Uefa Reports
Zidane is more than a surname. Since the 109th minute of the 2006 FIFA World Cup final, when Zizou had his nipple tweaked by Marco Materazzi and reacted to a still unspecified insult by heading the Italian defender forcefully, gracefully, in the chest, the word ‘Zidane’ now describes a genre of sporting crime. It was an utterly unprecedented way for such a career to end, although the Sunday Times showed a prescience Nostradamus would have been proud of. Profiling Zizou in their match preview, the paper noted: “The grace of a dancer, the smile of St Teresa, the grimace of a serial killer, Zidane’s last match is a date with destiny, inviting a surprise ending which the gods of football may be unable to resist.”
‘Hard words’
The butt is still a riddle, the mystery deepened by the conflicting explanations from the participants, other players, journalists and a host of lip readers as to what Materazzi actually said. In a FIFA hearing, both participants admitted the Italian’s trash talk had been nasty but not racist. Zidane spoke of “very hard words” about his mother and sister. But the Italian, who had lost his own mother as a boy, partly denied this, saying “Mothers are sacred” and admitting only to name-calling the sister. Gideon Rachman, in Prospect magazine, suggested Zidane’s rage was really directed at himself. “The game had been incredibly tight, with few chances, when he worked an opening and a clear header at goal.

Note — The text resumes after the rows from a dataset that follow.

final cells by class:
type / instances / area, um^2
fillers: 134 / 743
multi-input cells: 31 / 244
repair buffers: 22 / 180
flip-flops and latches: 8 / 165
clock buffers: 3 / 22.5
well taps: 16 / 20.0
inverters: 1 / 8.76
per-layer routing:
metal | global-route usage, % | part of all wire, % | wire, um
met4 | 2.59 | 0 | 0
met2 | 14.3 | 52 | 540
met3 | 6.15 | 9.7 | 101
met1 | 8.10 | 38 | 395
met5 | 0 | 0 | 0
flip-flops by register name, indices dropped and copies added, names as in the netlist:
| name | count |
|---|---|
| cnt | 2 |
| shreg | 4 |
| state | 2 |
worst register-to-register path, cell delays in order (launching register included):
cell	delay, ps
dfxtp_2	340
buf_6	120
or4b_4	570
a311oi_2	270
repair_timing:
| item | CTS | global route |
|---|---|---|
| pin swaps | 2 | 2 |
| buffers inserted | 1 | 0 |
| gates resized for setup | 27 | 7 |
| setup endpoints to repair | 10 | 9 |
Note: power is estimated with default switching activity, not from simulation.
`src/rtl/mips_pkg.sv`:
```
`default_nettype none
// ============================================================================
//  Module      : mips_pkg
//  Description : Shared encodings for the MIPS control unit: opcode and
//                funct values, ALUControl codes, FSM state encoding and the
//                raw decode bundle produced by mips_main_dec.
//  Revision    : 1.0  initial release
// ============================================================================
package mips_pkg;

    // Primary opcodes (Instr[31:26])
    localparam logic [5:0] OP_RTYPE = 6'b000000;
    localparam logic [5:0] OP_LW    = 6'b100011;
    localparam logic [5:0] OP_SW    = 6'b101011;
    localparam logic [5:0] OP_BEQ   = 6'b000100;
    localparam logic [5:0] OP_BNE   = 6'b000101;
    localparam logic [5:0] OP_ADDI  = 6'b001000;
    localparam logic [5:0] OP_J     = 6'b000010;
    localparam logic [5:0] OP_JAL   = 6'b000011;

    // R-type function codes (Instr[5:0])
    localparam logic [5:0] F_ADD = 6'b100000;
    localparam logic [5:0] F_SUB = 6'b100010;
    localparam logic [5:0] F_AND = 6'b100100;
    localparam logic [5:0] F_OR  = 6'b100101;
    localparam logic [5:0] F_SLT = 6'b101010;
    localparam logic [5:0] F_NOR = 6'b100111;
    localparam logic [5:0] F_SLL = 6'b000000;
    localparam logic [5:0] F_SRL = 6'b000010;
    localparam logic [5:0] F_JR  = 6'b001000;

    // ALUControl encodings
    localparam logic [3:0] ALU_AND = 4'b0000;
    localparam logic [3:0] ALU_OR  = 4'b0001;
    localparam logic [3:0] ALU_ADD = 4'b0010;
    localparam logic [3:0] ALU_SUB = 4'b0110;
    localparam logic [3:0] ALU_SLT = 4'b0111;
    localparam logic [3:0] ALU_NOR = 4'b1100;
    localparam logic [3:0] ALU_SLL = 4'b1000;
    localparam logic [3:0] ALU_SRL = 4'b1001;

    // Control FSM states
    typedef enum logic [1:0] {
        S_RUN = 2'b00,
        S_MEM = 2'b01,
        S_ERR = 2'b10
    } state_e;

    // Raw (ungated) decode of one instruction word
    typedef struct packed {
        logic       reg_dst;
        logic       reg_write;
        logic       alu_src;
        logic       jump;
        logic       jal;
        logic       jr;
        logic       mem_to_reg;
        logic       branch_eq;
        logic       branch_ne;
        logic       mem_write;
        logic       is_mem;
        logic       illegal;
        logic [3:0] alu_ctl;
    } dec_t;

endpackage
`default_nettype wire

```
`src/rtl/mips_main_dec.sv`:
```
`default_nettype none
// ============================================================================
//  Module      : mips_main_dec
//  Description : Purely combinational instruction decoder. Produces the raw
//                datapath strobes for Instr; sequencing and gating are done
//                by the caller.
//  Ports       : instr_i  32-bit instruction word
//                dec_o    decoded strobe bundle (dec_t)
//  Revision    : 1.0  initial release
// ============================================================================
module mips_main_dec
    import mips_pkg::*;
(
    input  logic [31:0] instr_i,
    output dec_t        dec_o
);

    logic [5:0] w_op;
    logic [5:0] w_funct;
    logic       w_unused_fields;

    assign w_op    = instr_i[31:26];
    assign w_funct = instr_i[5:0];
    // Register/immediate fields are consumed by the datapath, not here.
    assign w_unused_fields = ^instr_i[25:6];

    always_comb begin
        dec_o = '0;
        case (w_op)
            OP_RTYPE: begin
                dec_o.reg_dst   = 1'b1;
                dec_o.reg_write = 1'b1;
                case (w_funct)
                    F_ADD: dec_o.alu_ctl = ALU_ADD;
                    F_SUB: dec_o.alu_ctl = ALU_SUB;
                    F_AND: dec_o.alu_ctl = ALU_AND;
                    F_OR:  dec_o.alu_ctl = ALU_OR;
                    F_SLT: dec_o.alu_ctl = ALU_SLT;
                    F_NOR: dec_o.alu_ctl = ALU_NOR;
                    F_SLL: dec_o.alu_ctl = ALU_SLL;
                    F_SRL: dec_o.alu_ctl = ALU_SRL;
                    F_JR: begin
                        dec_o.reg_dst   = 1'b0;
                        dec_o.reg_write = 1'b0;
                        dec_o.jr        = 1'b1;
                    end
                    default: begin
                        dec_o.reg_dst   = 1'b0;
                        dec_o.reg_write = 1'b0;
                        dec_o.illegal   = 1'b1;
                    end
                endcase
            end
            OP_LW: begin
                dec_o.alu_src    = 1'b1;
                dec_o.reg_write  = 1'b1;   // only honoured on the ack cycle
                dec_o.mem_to_reg = 1'b1;
                dec_o.is_mem     = 1'b1;
                dec_o.alu_ctl    = ALU_ADD;
            end
            OP_SW: begin
                dec_o.alu_src   = 1'b1;
                dec_o.mem_write = 1'b1;
                dec_o.is_mem    = 1'b1;
                dec_o.alu_ctl   = ALU_ADD;
            end
            OP_BEQ: begin
                dec_o.branch_eq = 1'b1;
                dec_o.alu_ctl   = ALU_SUB;
            end
            OP_BNE: begin
                dec_o.branch_ne = 1'b1;
                dec_o.alu_ctl   = ALU_SUB;
            end
            OP_ADDI: begin
                dec_o.alu_src   = 1'b1;
                dec_o.reg_write = 1'b1;
                dec_o.alu_ctl   = ALU_ADD;
            end
            OP_J: begin
                dec_o.jump = 1'b1;
            end
            OP_JAL: begin
                dec_o.jal       = 1'b1;
                dec_o.reg_write = 1'b1;
            end
            default: begin
                dec_o.illegal = 1'b1;
            end
        endcase
    end

endmodule
`default_nettype wire

```
`src/rtl/mips_mem_ctrl.sv`:
```
`default_nettype none
// ============================================================================
//  Module      : mips_mem_ctrl
//  Description : Control unit for the single-cycle MIPS datapath. Decodes
//                Instr into datapath strobes, sequences loads/stores against
//                a req/ack data memory while holding the PC via PCEn, flags
//                memory timeouts (sticky) and counts retired instructions.
//  Ports       : clk, reset (async, active-low), Instr, ZeroFlag, MemAck
//                -> RegDst, RegWrite, ALUSrc, Jump, JAL, JR, MemtoReg,
//                   PCSrc, ALUControl, MemWrite, MemReq, PCEn, Illegal,
//                   MemErr, RetireCnt
//  Revision    : 1.0  initial release
// ============================================================================
module mips_mem_ctrl
    import mips_pkg::*;
#(
    parameter int TIMEOUT = 16,
    parameter int CNT_W   = 32
) (
    input  logic             clk,
    input  logic             reset,
    input  logic [31:0]      Instr,
    input  logic             ZeroFlag,
    input  logic             MemAck,
    output logic             RegDst,
    output logic             RegWrite,
    output logic             ALUSrc,
    output logic             Jump,
    output logic             JAL,
    output logic             JR,
    output logic             MemtoReg,
    output logic             PCSrc,
    output logic [3:0]       ALUControl,
    output logic             MemWrite,
    output logic             MemReq,
    output logic             PCEn,
    output logic             Illegal,
    output logic             MemErr,
    output logic [CNT_W-1:0] RetireCnt
);

    localparam int TW = $clog2(TIMEOUT + 1);
    // Last counter value at which a missing ack still moves to S_ERR on
    // the same edge: the counter would then reach TIMEOUT-1.
    localparam int TO_LAST = (TIMEOUT >= 2) ? (TIMEOUT - 2) : 0;

    dec_t              w_dec;
    state_e            state_q, state_d;
    logic [TW-1:0]     tcnt_q, tcnt_d;
    logic              err_q, err_d;
    logic [CNT_W-1:0]  retire_q;
    logic              w_timeout;

    mips_main_dec u_dec (
        .instr_i (Instr),
        .dec_o   (w_dec)
    );

    assign w_timeout = (tcnt_q >= TW'(TO_LAST));

    always_comb begin
        state_d    = state_q;
        tcnt_d     = tcnt_q;
        err_d      = err_q;
        RegDst     = w_dec.reg_dst;
        ALUSrc     = w_dec.alu_src;
        ALUControl = w_dec.alu_ctl;
        MemtoReg   = w_dec.mem_to_reg;
        RegWrite   = 1'b0;
        Jump       = 1'b0;
        JAL        = 1'b0;
        JR         = 1'b0;
        PCSrc      = 1'b0;
        MemWrite   = 1'b0;
        MemReq     = 1'b0;
        PCEn       = 1'b0;

        case (state_q)
            S_RUN: begin
                if (w_dec.is_mem) begin
                    // Launch the access; MemAck is not looked at here.
                    MemReq   = 1'b1;
                    MemWrite = w_dec.mem_write;
                    tcnt_d   = '0;
                    state_d  = S_MEM;
                end else begin
                    RegWrite = w_dec.reg_write;
                    Jump     = w_dec.jump;
                    JAL      = w_dec.jal;
                    JR       = w_dec.jr;
                    PCSrc    = (w_dec.branch_eq & ZeroFlag) |
                               (w_dec.branch_ne & ~ZeroFlag);
                    PCEn     = 1'b1;
                end
            end
            S_MEM: begin
                MemReq   = 1'b1;
                MemWrite = w_dec.mem_write;
                if (MemAck) begin
                    RegWrite = w_dec.reg_write;   // set for lw, clear for sw
                    PCEn     = 1'b1;
                    state_d  = S_RUN;
                end else begin
                    tcnt_d = tcnt_q + TW'(1);
                    if (w_timeout) begin
                        state_d = S_ERR;
                        err_d   = 1'b1;
                    end
                end
            end
            S_ERR: begin
                // Terminal until reset; all enables stay low.
            end
            default: begin
                state_d = S_RUN;
            end
        endcase

        // Reset gates the enables combinationally so MemReq drops at once.
        if (!reset) begin
            RegWrite = 1'b0;
            MemWrite = 1'b0;
            MemReq   = 1'b0;
            PCEn     = 1'b0;
        end
    end

    always_ff @(posedge clk or negedge reset) begin
        if (!reset) begin
            state_q  <= S_RUN;
            tcnt_q   <= '0;
            err_q    <= 1'b0;
            retire_q <= '0;
        end else begin
            state_q <= state_d;
            tcnt_q  <= tcnt_d;
            err_q   <= err_d;
            if (PCEn) begin
                retire_q <= retire_q + CNT_W'(1);
            end
        end
    end

    assign Illegal   = w_dec.illegal;
    assign MemErr    = err_q;
    assign RetireCnt = retire_q;

endmodule
`default_nettype wire

```
`config.mk`:
```
export PLATFORM = sky130hd
export DESIGN_NAME = mips_mem_ctrl
export DESIGN_NICKNAME = d
export VERILOG_FILES = /design/src/rtl/mips_pkg.sv /design/src/rtl/mips_main_dec.sv /design/src/rtl/mips_mem_ctrl.sv
export SDC_FILE = /design/constraint.sdc
export NUM_CORES = 1
export LEC_CHECK = 0
export BUFFER_PORTS_ARGS = -buffer_cell sky130_fd_sc_hd__buf_2
export CAP_MARGIN = 20
export CORE_ASPECT_RATIO = 0.75
export CORE_MARGIN = 2
export CORE_UTILIZATION = 54
export CTS_BUF_LIST = sky130_fd_sc_hd__clkbuf_16
export DETAILED_ROUTE_END_ITERATION = 10
export PLACE_DENSITY = 0.86
export SLEW_MARGIN = 20
export SYNTH_ARGS = -nofsm -noshare
export SYNTH_HDL_FRONTEND = slang
export SYNTH_HIERARCHICAL = 1
export SYNTH_SLANG_ARGS = --single-unit
```
`constraint.sdc`:
```
create_clock -name clk -period 4.99 [get_ports clk]
set_clock_uncertainty 0.1 [all_clocks]
set_input_delay 0.998 -clock clk [delete_from_list [all_inputs] [get_ports clk]]
set_output_delay 0.998 -clock clk [all_outputs]
set_load 0.005 [all_outputs]
```
==> run metrics <==
startpoint types=input port; largest area contributor in the netlist=dfrtp_1; Max Slew Vio Count=0; Peak VDD IR=0.2092 mV; crit path max-delay cell type=nor3_1; antenna violations before repair=0; Tcrit/Tclk final=0.7523; DIE HEIGHT=61.83 µm; ANT nets after route=0; Crit Path Max Fanout=14; ant diodes=0; yosys warns=6; register area share after synthesis=0.4158; Initial Util=0.5795; DRC violation total after the first TritonRoute iteration=150; EDFF count, synth=0; syn nets=292; # IOs=85; Hold Path Depth=1; crit path buf inv count=2; fraction of synthesized cell area taken by the top area cell type=0.4158; Die ar.=5014 µm²; total global-route track usage=0.2168; status=finished, final reports clean; Overflow after GRT=0; Reg2Reg Depth=5; Max-Slew Margin vs Limit=0.6435; Core ar.=4154 µm²; drt first pass iters=4; number of port buffers=64; CTS Buf Count=5; Routed WL=5108 µm; final setup fails=0; crit-path most repeated cell=buf_2; deepest clock path buffer count=2; fraction of layout cells with a size suffix above 1=0.2952; fin cells=370; Max Cap Viol=0; CP peak stage delay=0.40 ns; routed vias/inst=5.449; Die Wd=81.10 µm; Distinct cells, synth=48; share of flip-flops with an asynchronous set or reset=1.000; final net count=353; CP delay by family, top=simple AND/OR/NAND/NOR gates; Cells after Synth=253; worst min path class=reg2reg; Worst R2R Start=state_q[1]; leakage=1.419 nW; commonest non-fill, non-tap cell in the layout=buf_2; Critical Path End Type=output port; DRC viols=0; Worst Tran Pin Value=0.5319 ns; Worst R2R Setup Slack=2.85 ns; Setup CP Type=in2out; setup_tns=0 ns; clock slew at reported path FFs=0.06 ns; Syn-to-layout area delta=20.79%; RSZ-0062 raised after global routing=no; predominant post-synthesis flop cell=dfrtp_1; Period minus WS final=3.754 ns; HPWL Detailed=3734 µm; root buf cell=clkbuf_16; synthesized cell area=2407 µm²; TritonCTS clock tree=yes; largest net degree at the start of global routing=41; FF+latch count, synth=40; Clock Latency Late Sink=0.28 ns; Fin. Hold Viols=0; gpl congestion=0.8147; Row Count=20; WL/cell=13.81 µm; detailed-route via count=2016; Critical Path RT=3.89 ns; post-CTS sizing=0; Clock Sinks=40; Crit path arrival time=2.66 ns; leading cell types in the layout, fill and taps excluded=buf_2 (64), dfrtp_1 (40), nor2_1 (27); Critical R2R Capture=RetireCnt[24]; Mean Syn Cell Area=9.515 µm²; first-pass GRT wire length=8300 µm; Hold Startpoint=RetireCnt[31]; post-CTS setup buffer count=0; largest cells by area after synthesis=dfrtp_1 (42%), xor2_1 (6.9%), xnor2_1 (5.8%); H-tree levels=2; Fmax=0.2664 GHz; pwr dens=276.5 nW/µm²; WHS Endpoint=RetireCnt[31]; CTS Hold Bufs=0; placed cells=362; CP cell instances=buf_2, nand3_1, nor3_1, nor2b_1, nor3_2, and2_1, buf_2; vias in the first global route=1820
==> cell type report <==
type,instances,area (µm²)
Fill cell,314,1246
Timing Repair Buffer,65,327.8
Inverter,10,37.54
Clock inverter,3,42.54
Tap cell,55,68.82
Sequential cell,40,1001
Multi-Input combinational cell,192,1305
Clock buffer,5,125.1
==> power breakdown <==
| group | leakage [nW] | internal, mW | switching (mW) |
|---|---|---|---|
| clock network | 0.0814 | 0.235 | 0.126 |
| logic | 0.819 | 0.0379 | 0.0492 |
| registers | 0.519 | 0.337 | 0.0191 |
| total | 1.42 | 0.610 | 0.194 |
==> cells in the mapped netlist, types with 2 or more instances <==
cell,n
clkbuf_1,3
nor4_4,4
o22ai_1,3
buf_6,2
nand2b_1,7
ha_1,3
nor3_2,6
nor3_1,11
o21ai_0,8
buf_2,6
nor2_1,27
and2_1,7
nor4_1,2
or4_4,2
nand4_1,11
nor3b_1,2
xor2_1,19
a31oi_1,2
nand3_1,8
dfrtp_1,40
inv_1,10
nor2b_1,3
nand2_1,26
xnor2_1,16
o211ai_1,2
==> state kept, by name, indices dropped and copies added, names as in the netlist <==
| signal | count |
|---|---|
| RetireCnt | 32 |
| tcnt_q | 5 |
| state_q | 2 |
| MemErr | 1 |
==> how the worst max path moves through the flow <==
stage | startpoint | to | cells past startpoint
final | Instr[27] | RegWrite | 7
after global routing | Instr[27] | RegWrite | 7
after CTS | Instr[27] | RegWrite | 7
after detailed placement | Instr[27] | RegWrite | 7
after global placement | Instr[27] | RegWrite | 7
after floorplan | Instr[27] | RegWrite | 6
==> logic make-up (layout without fill, tap and decap cells) <==
family,count (synthesis),in the layout,synth area share
buffers and inverters,21,83,0.04210
adder cells (fa/ha/maj),3,3,0.01559
XOR/XNOR,35,35,0.1273
AO/OA/AOI/OAI,24,24,0.06549
AND/OR/NAND/NOR,128,128,0.3248
flip-flops,40,40,0.4158
multiplexers,2,2,0.008836
==> worst reg2reg max path: cells and delay by family (launching register included) <==
kind | cells | cell delay (ns)
simple gates | 4 | 1.37
xor+xnor | 1 | 0.18
flops | 1 | 0.42
==> through the flow <==
stage	area [µm²]	setup slack, ns	util	power (mW)	hold slack (ns)
finish	2908	1.236	0.7000	0.8041	0.3600
global route	2908	1.055	0.7000	0.8391	0.3969
CTS	2908	1.248	0.7000	0.8091	0.3684
detailed placement	2740	1.253	0.6596	0.4494	0.3565
global placement	2740	1.270	0.6596	0.4462	0.3509
floorplan	2407	1.550	-	0.4129	0.3590
==> layer usage <==
metal,wire (µm),track usage
met1,2289,0.2765
met2,2458,0.3754
met3,292,0.04624
met4,68,0.07264
met5,0,0
Power figures use the tool's default switching activity.
**src/rtl/mdu_pkg.sv**
```systemverilog
// mdu_pkg: shared definitions for the iterative RV32M multiply/divide unit.
//   - funct3 opcode encodings (MDU_MUL .. MDU_REMU)
//   - FSM state encoding (MDU_IDLE, MDU_CALC, MDU_FIN)
//   - mdu_cnt_w(): width of the iteration counter for a given XLEN
package mdu_pkg;

  localparam logic [2:0] MDU_MUL    = 3'd0;
  localparam logic [2:0] MDU_MULH   = 3'd1;
  localparam logic [2:0] MDU_MULHSU = 3'd2;
  localparam logic [2:0] MDU_MULHU  = 3'd3;
  localparam logic [2:0] MDU_DIV    = 3'd4;
  localparam logic [2:0] MDU_DIVU   = 3'd5;
  localparam logic [2:0] MDU_REM    = 3'd6;
  localparam logic [2:0] MDU_REMU   = 3'd7;

  typedef enum logic [1:0] {
    MDU_IDLE = 2'd0,
    MDU_CALC = 2'd1,
    MDU_FIN  = 2'd2
  } mdu_state_e;

  // Counter must hold XLEN itself (loaded on accept, counted down to 0).
  function automatic int mdu_cnt_w(input int xlen);
    return $clog2(xlen + 1);
  endfunction

endpackage

```
**src/rtl/mdu_divider.sv**
```systemverilog
// mdu_divider: restoring-divide iteration datapath on unsigned magnitudes.
//   clk, rst_n       : clock, async active-low reset
//   load             : latch dividend into quotient reg, clear remainder
//   step             : one restoring iteration (shift, trial subtract, set q bit)
//   dividend/divisor : unsigned operand magnitudes (divisor must be non-zero)
//   quotient/remainder : results, valid after XLEN steps
module mdu_divider #(
  parameter int XLEN = 32
) (
  input  logic            clk,
  input  logic            rst_n,
  input  logic            load,
  input  logic            step,
  input  logic [XLEN-1:0] dividend,
  input  logic [XLEN-1:0] divisor,
  output logic [XLEN-1:0] quotient,
  output logic [XLEN-1:0] remainder
);

  // The quotient register doubles as the dividend shift register: its MSB
  // feeds the remainder each step while the new quotient bit enters at LSB.
  logic [XLEN:0] shifted;
  logic [XLEN:0] diff;

  assign shifted = {remainder, quotient[XLEN-1]};
  assign diff    = shifted - {1'b0, divisor};

  // remainder < divisor is invariant, so diff MSB is exactly the borrow.
  always_ff @(posedge clk or negedge rst_n) begin
    if (!rst_n) begin
      quotient  <= '0;
      remainder <= '0;
    end else if (load) begin
      quotient  <= dividend;
      remainder <= '0;
    end else if (step) begin
      if (!diff[XLEN]) begin
        remainder <= diff[XLEN-1:0];
        quotient  <= {quotient[XLEN-2:0], 1'b1};
      end else begin
        remainder <= shifted[XLEN-1:0];
        quotient  <= {quotient[XLEN-2:0], 1'b0};
      end
    end
  end

endmodule

```
**src/rtl/mdu_unit.sv**
```systemverilog
// mdu_unit: iterative RV32M multiply/divide unit on the shared result bus.
//   clk_in, rst_n_in : clock, async active-low reset
//   rdy_in           : global enable, low freezes every register
//   clear_signal     : mispredict flush, aborts in-flight op
//   cal_signal       : RS presents opcode/lhs/rhs/tag this cycle
//   ready_out        : idle, can accept
//   done_result/value_result/tag_result : one-cycle result broadcast
// Build option: MDU_FAST_MUL_EN -- multiplies resolve combinationally at
// accept (like the special cases); otherwise shift-add over XLEN steps.
module mdu_unit
  import mdu_pkg::*;
#(
  parameter int ROB_WIDTH = 4,
  parameter int XLEN      = 32
) (
  input  logic                 clk_in,
  input  logic                 rst_n_in,
  input  logic                 rdy_in,
  input  logic                 clear_signal,
  input  logic                 cal_signal,
  input  logic [2:0]           opcode,
  input  logic [XLEN-1:0]      lhs,
  input  logic [XLEN-1:0]      rhs,
  input  logic [ROB_WIDTH-1:0] tag,
  output logic                 ready_out,
  output logic                 done_result,
  output logic [XLEN-1:0]      value_result,
  output logic [ROB_WIDTH-1:0] tag_result
);

  localparam int CW = mdu_cnt_w(XLEN);
  localparam logic [XLEN-1:0] INT_MIN = {1'b1, {(XLEN-1){1'b0}}};

  mdu_state_e           state_q, state_d;
  logic [CW-1:0]        cnt_q, cnt_d;
  logic [2:0]           op_q;
  logic [ROB_WIDTH-1:0] tag_q;
  logic                 neg_q;
  logic [2*XLEN-1:0]    acc_q;
  logic [XLEN-1:0]      mcand_q;

  logic                 done_d;
  logic [XLEN-1:0]      value_d;
  logic [ROB_WIDTH-1:0] tagr_d;
  logic                 load_c, step_c;

  // ---------------- operand decode ----------------
  logic            is_div, signed_a, signed_b, a_neg, b_neg, neg_in;
  logic [XLEN-1:0] a_mag, b_mag;
  logic            spec_hit;
  logic [XLEN-1:0] spec_val;

  assign is_div   = opcode[2];
  assign signed_a = !(opcode == MDU_MULHU || opcode == MDU_DIVU || opcode == MDU_REMU);
  assign signed_b = signed_a && (opcode != MDU_MULHSU);
  assign a_neg    = signed_a & lhs[XLEN-1];
  assign b_neg    = signed_b & rhs[XLEN-1];
  assign a_mag    = a_neg ? -lhs : lhs;
  assign b_mag    = b_neg ? -rhs : rhs;
  // Remainder follows the dividend; product/quotient follow the sign xor.
  assign neg_in   = (is_div & opcode[1]) ? a_neg : (a_neg ^ b_neg);

`ifdef MDU_FAST_MUL_EN
  logic [2*XLEN-1:0] fprod, fprod_c;
  assign fprod   = {{XLEN{1'b0}}, a_mag} * {{XLEN{1'b0}}, b_mag};
  assign fprod_c = neg_in ? -fprod : fprod;
`endif

  // Ops resolved at accept without iterating. opcode[1] picks REM* vs DIV*.
  always_comb begin
    spec_hit = 1'b0;
    spec_val = '0;
    if (is_div && rhs == '0) begin
      spec_hit = 1'b1;
      spec_val = opcode[1] ? lhs : '1;
    end else if (!opcode[0] && is_div && lhs == INT_MIN && rhs == '1) begin
      spec_hit = 1'b1;
      spec_val = opcode[1] ? '0 : lhs;
    end
`ifdef MDU_FAST_MUL_EN
    else if (!is_div) begin
      spec_hit = 1'b1;
      spec_val = (opcode == MDU_MUL) ? fprod_c[XLEN-1:0] : fprod_c[2*XLEN-1:XLEN];
    end
`endif
  end

  // ---------------- datapaths ----------------
  logic [XLEN:0]     mul_sum;
  logic [2*XLEN-1:0] prod;
  logic [XLEN-1:0]   quo, rem;

  assign mul_sum = {1'b0, acc_q[2*XLEN-1:XLEN]} + {1'b0, (acc_q[0] ? mcand_q : '0)};
  assign prod    = neg_q ? -acc_q : acc_q;

  mdu_divider #(.XLEN(XLEN)) u_div (
    .clk       (clk_in),
    .rst_n     (rst_n_in),
    .load      (rdy_in & load_c),
    .step      (rdy_in & step_c),
    .dividend  (a_mag),
    .divisor   (b_mag),
    .quotient  (quo),
    .remainder (rem)
  );

  assign ready_out = (state_q == MDU_IDLE);

  // ---------------- FSM next-state / outputs ----------------
  always_comb begin
    state_d = state_q;
    cnt_d   = cnt_q;
    done_d  = 1'b0;
    value_d = value_result;
    tagr_d  = tag_result;
    load_c  = 1'b0;
    step_c  = 1'b0;
    if (clear_signal) begin
      state_d = MDU_IDLE;
    end else begin
      case (state_q)
        MDU_IDLE: begin
          if (cal_signal) begin
            if (spec_hit) begin
              done_d  = 1'b1;
              value_d = spec_val;
              tagr_d  = tag;
            end else begin
              load_c  = 1'b1;
              cnt_d   = CW'(XLEN);
              state_d = MDU_CALC;
            end
          end
        end
        MDU_CALC: begin
          step_c = 1'b1;
          cnt_d  = cnt_q - CW'(1);
          if (cnt_q == CW'(1)) state_d = MDU_FIN;
        end
        MDU_FIN: begin
          done_d  = 1'b1;
          tagr_d  = tag_q;
          state_d = MDU_IDLE;
          case (op_q)
            MDU_MUL:                       value_d = prod[XLEN-1:0];
            MDU_MULH, MDU_MULHSU, MDU_MULHU: value_d = prod[2*XLEN-1:XLEN];
            MDU_DIV, MDU_DIVU:             value_d = neg_q ? -quo : quo;
            default:                       value_d = neg_q ? -rem : rem;
          endcase
        end
        default: state_d = MDU_IDLE;
      endcase
    end
  end

  // ---------------- state register ----------------
  always_ff @(posedge clk_in or negedge rst_n_in) begin
    if (!rst_n_in) begin
      state_q      <= MDU_IDLE;
      cnt_q        <= '0;
      op_q         <= '0;
      tag_q        <= '0;
      neg_q        <= 1'b0;
      acc_q        <= '0;
      mcand_q      <= '0;
      done_result  <= 1'b0;
      value_result <= '0;
      tag_result   <= '0;
    end else if (rdy_in) begin
      state_q      <= state_d;
      cnt_q        <= cnt_d;
      done_result  <= done_d;
      value_result <= value_d;
      tag_result   <= tagr_d;
      if (load_c) begin
        op_q    <= opcode;
        tag_q   <= tag;
        neg_q   <= neg_in;
        mcand_q <= a_mag;
        acc_q   <= {{XLEN{1'b0}}, b_mag};
      end else if (step_c) begin
        acc_q   <= {mul_sum, acc_q[XLEN-1:1]};
      end
    end
  end

endmodule

```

He struck it beautifully but straight at the goalkeeper. He had seen the winning goal flash before his eyes. For what seemed like minutes, Zidane stood frozen in anguish. That was two minutes before the head butt.”
‘Super-Achilles’
Many psychologists have defended Zidane, saying he didn’t have time, in the seconds between insult and attack, to rationally calm himself down. But he had composed himself by the time the Argentinian referee Horacio Elizondo came over to send him off. Rachman’s solution to the ‘Mais pourquoi?’ question was original because it was primarily about football. The plethora of explanations that followed were political (a protest against racism), socio-psychological (his discomfort with his role as a national icon in France), and even mythological (Zidane was a tragic hero who, like Oedipus, erred not because he was evil but because he was frail). Bernard-Henri Levy in the Wall Street Journal called Zidane a “super-Achilles” and insisted the player was more widely admired than the Pope, the Dalai Lama and Nelson Mandela. He concluded: “Perhaps it is not so easy to stay in the skin of an icon, demigod, hero, legend.”
Exploitation
The world would not let it lie. Mattel, the owners of Scrabble, had prepared a newspaper ad with the letter Z – which is worth ten points, the same as the number on Zidane’s shirt – and the slogan: “Now you can play with your head”. Instead of withdrawing the ad, Mattel changed the suddenly ironic motto to “There will always be only one”. The day after the final, a French record company executive Sebastien Lipszyc and his friends wrote a song called Coup de Boule (Headbutt) in half an hour as a joke. Within weeks it was No1 in France. By the autumn of 2006, it had become clear that the butt had, if anything, strengthened Zizou’s appeal. “From an advertising point of view, Zidane’s emotional charge is twice as big after the World Cup as before,” said Frederic Raillard, who used the player in a TV ad for Orange.
Rehabilitation
If Zidane had been English, as his Real Madrid CF team-mate David Beckham could have told him, his effigy would have been set on fire. But France had begun to forgive him almost as soon as he trudged off the pitch. The very next day, president Jacques Chirac, while regretting the incident, told Zidane: “You are a virtuoso, a genius of football and an exceptional human being. That is why France admires you.” Redemption started in earnest with the release of the fine documentary Zidane: a 21st Century Portrait, which reminded the world he was a truly great player. The portrait did, though, close with Zidane being sent off after a scuffle on the touchline. He was, as one reviewer noted, sent off more often in his career than Vinnie Jones or Roy Keane. Charity work has helped burnish Zizou’s image. Judging by the crowd of young fans that surrounded him when he gave a skills clinic on the day of the 2007 Champions League final in Athens, his name has lost none of its charisma.
Superb volley
Zidane is too great a footballer to be remembered purely for one astonishing loss of control. His superb volley in the 2002 UEFA Champions League final against Bayer 04 Leverkusen, one of the best in the tournament’s history, is a much more fitting epitaph. But Zidane’s two World Cup finals are defined by an awful symmetry. He won the 1998 final against Brazil with two headers and lost the 2006 final with two headers: one that nodded the ball straight at the Italian keeper and another, two minutes later, that struck Materazzi’s chest.